Tag: failure
Catastrophic failure
Last weekend, I attended a launch event hosted by my local rocket club. It was a great experience, and I enjoyed watching others launch a ton of rockets, large and small. A launch report that the club sent out afterwards said that there were 111 total flights, ranging from motors sized 1/2 A up through G. (It was a low and mid power launch, so nothing higher than that.)

Something else made the day particularly memorable: my rocket self-destructed.
But first, a little background.
A rocket launch can go wrong in a lot of different ways. A LOT. One of the most common issues is a failure of the recovery system – for example, the parachute fails to deploy properly, and the rocket comes crashing down. But a rocket can be constructed perfectly and the launch can still end in disaster if the motor or engine malfunctions. Motors are designed by people with advanced degrees in chemistry and engineering, and constructed with expensive equipment in large facilities (with hefty insurance policies), but they’re effectively just small explosive devices and things can understandably go wrong at times. When a motor fails, it’s termed a “catastrophic failure,” commonly referred to in the rocket-launching business as a “cato.”

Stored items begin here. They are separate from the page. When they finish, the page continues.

## config.mk

```make
export PLATFORM = sky130hd
export DESIGN_NAME = riscv_lsu
export DESIGN_NICKNAME = d
export VERILOG_FILES = /design/src/rtl/riscv_pkg.sv /design/src/rtl/riscv_lsu_fmt.sv /design/src/rtl/riscv_lsu.sv
export SDC_FILE = /design/constraint.sdc
export NUM_CORES = 1
export LEC_CHECK = 0
export CELL_PAD_IN_SITES_DETAIL_PLACEMENT = 1
export CELL_PAD_IN_SITES_GLOBAL_PLACEMENT = 2
export CORE_ASPECT_RATIO = 1.75
export CORE_MARGIN = 2
export CORE_UTILIZATION = 22
export DETAILED_ROUTE_END_ITERATION = 8
export GPL_ROUTABILITY_DRIVEN = 0
export PLACE_DENSITY_LB_ADDON = 0.08
export SYNTH_ARGS = -nofsm -noshare
export SYNTH_HDL_FRONTEND = slang
export SYNTH_SLANG_ARGS = --single-unit
export TNS_END_PERCENT = 10
```

## constraint.sdc

```tcl
create_clock -name clk_i -period 3.1 [get_ports clk_i]
set_clock_uncertainty 0.2 [all_clocks]
set_input_delay 0.62 -clock clk_i [delete_from_list [all_inputs] [get_ports clk_i]]
set_output_delay 0.62 -clock clk_i [all_outputs]
set_load 0.01 [all_outputs]
```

This launch day had an unusually large number of catos, including during one of my own launches.

I flew the “Mean Machine” twice, and the first time everything went well. It launched smoothly, flew high, the parachute deployed, and it drifted back to the ground. I recovered it and prepped it for a repeat performance.

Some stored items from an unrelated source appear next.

$ cat src/rtl/panda_load_seq.sv
// Load sequencer: walks the enabled, non-empty sections in index order, launches the
// source streamer for each and writes its words into the selected memory. Optional stall
// timeout under macro PANDA_LOAD_SEQ_TIMEOUT_EN.
module panda_load_seq #(
    parameter int LEN_W   = 16,
    parameter int TIMEOUT = 1024
) (
    input  logic                      clk_i,
    input  logic                      rst_ni,
    input  logic                      clear_i,
    input  logic                      start_i,
    input  logic [6:0]                sec_en_i,
    input  logic [6:0][31:0]          sec_base_i,
    input  logic [6:0][LEN_W-1:0]     sec_len_i,
    output logic                      src_start_o,
    output logic [31:0]               src_addr_o,
    output logic [LEN_W-1:0]          src_len_o,
    input  logic                      stream_valid_i,
    output logic                      stream_ready_o,
    output logic [2:0]                mem_sel_o,
    output logic                      wr_en_o,
    output logic [LEN_W-1:0]          waddr_o,
    output logic                      busy_o,
    output logic                      done_o,
    output logic                      err_o
);

    localparam logic [2:0] S_IDLE   = 3'd0;
    localparam logic [2:0] S_SELECT = 3'd1;
    localparam logic [2:0] S_LAUNCH = 3'd2;
    localparam logic [2:0] S_STREAM = 3'd3;
    localparam logic [2:0] S_NEXT   = 3'd4;
    localparam logic [2:0] S_DONE   = 3'd5;

    logic [2:0]       r_state;
    logic [2:0]       r_idx;
    logic [6:0]       r_en;
    logic [LEN_W-1:0] r_cnt;

    logic             w_found;
    logic [2:0]       w_sel_idx;
    logic             w_active;
    logic             w_hs;
    logic             w_last;
    logic             w_stall_hit;

    // Descending scan so the lowest qualifying index is the one left standing.
    always_comb begin
        w_found   = 1'b0;
        w_sel_idx = r_idx;
        for (int i = 6; i >= 0; i--) begin
            if (3'(i) >= r_idx && r_en[i] && sec_len_i[i] != '0) begin
                w_found   = 1'b1;
                w_sel_idx = 3'(i);
            end
        end
    end

    assign w_active = (r_state == S_LAUNCH) || (r_state == S_STREAM);
    assign w_hs     = (r_state == S_STREAM) && stream_valid_i;
    assign w_last   = (r_cnt == sec_len_i[r_idx] - LEN_W'(1));

`ifdef PANDA_LOAD_SEQ_TIMEOUT_EN
    localparam int ST_W = $clog2(TIMEOUT + 1);
    logic [ST_W-1:0] r_stall;
    logic            r_err;

    assign w_stall_hit = (r_state == S_STREAM) && !stream_valid_i
                         && (r_stall == ST_W'(TIMEOUT - 1));

    always_ff @(posedge clk_i or negedge rst_ni) begin
        if (!rst_ni) begin
            r_stall <= '0;
            r_err   <= 1'b0;
        end else if (clear_i) begin
            r_stall <= '0;
            r_err   <= 1'b0;
        end else begin
            if (r_state != S_STREAM || stream_valid_i)
                r_stall <= '0;
            else
                r_stall <= r_stall + ST_W'(1);
            if (w_stall_hit)
                r_err <= 1'b1;
        end
    end

    assign err_o = r_err;
`else
    assign w_stall_hit = 1'b0;
    assign err_o       = 1'b0;
`endif

    always_ff @(posedge clk_i or negedge rst_ni) begin
        if (!rst_ni) begin
            r_state <= S_IDLE;
            r_idx   <= '0;
            r_en    <= '0;
            r_cnt   <= '0;
        end else if (clear_i) begin
            r_state <= S_IDLE;
            r_idx   <= '0;
            r_en    <= '0;
            r_cnt   <= '0;
        end else begin
            case (r_state)
                S_IDLE: if (start_i) begin
                    r_en    <= sec_en_i;
                    r_idx   <= '0;
                    r_state <= S_SELECT;
                end
                S_SELECT: begin
                    r_idx   <= w_sel_idx;
                    r_state <= w_found ? S_LAUNCH : S_DONE;
                end
                S_LAUNCH: begin
                    r_cnt   <= '0;
                    r_state <= S_STREAM;
                end
                S_STREAM: begin
                    if (w_hs) begin
                        r_cnt <= r_cnt + LEN_W'(1);
                        if (w_last) r_state <= S_NEXT;
                    end else if (w_stall_hit) begin
                        r_state <= S_DONE;
                    end
                end
                S_NEXT: begin
                    if (r_idx == 3'd6) begin
                        r_state <= S_DONE;
                    end else begin
                        r_idx   <= r_idx + 3'd1;
                        r_state <= S_SELECT;
                    end
                end
                S_DONE:  r_state <= S_IDLE;
                default: r_state <= S_IDLE;
            endcase
        end
    end

    assign src_start_o    = (r_state == S_LAUNCH);
    assign src_addr_o     = w_active ? sec_base_i[r_idx] : 32'd0;
    assign src_len_o      = w_active ? sec_len_i[r_idx] : '0;
    assign stream_ready_o = (r_state == S_STREAM);
    assign wr_en_o        = w_hs;
    assign waddr_o        = (r_state == S_STREAM) ? r_cnt : '0;
    assign mem_sel_o      = w_active ? r_idx : 3'd7;
    assign busy_o         = (r_state != S_IDLE);
    assign done_o         = (r_state == S_DONE);

endmodule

But on the second launch, the motor suffered a catastrophic failure. It seems that the propellant inside the motor somehow exploded out of the casing, which meant a small fireball shot upwards through the rocket, superheating the body tube and blowing off the nose cone prematurely (and shearing off the parachute’s shock cord, severing it from the rest of the rocket). The body tube, which is normally very hard and difficult to bend, crumpled from the extreme heat. It then quickly cooled, and is now frozen and unbendable in its current sad and broken state.

I’m reassured that this “cato” was solely due to a defective motor and not my shoddy construction of the rocket, and I’m further encouraged by the fact that something similar happened to several other people on the range that day. (Not that I’m happy it happened to anyone else, but at least we could commiserate.)
And to be honest, it’s not really a big deal – the fins are totally fine. With a little work, I can cut away the damaged part and re-join the two halves of the tube into a single straight rocket again. It’s a good learning experience, and it makes for a great video clip, too, which I’ll post shortly.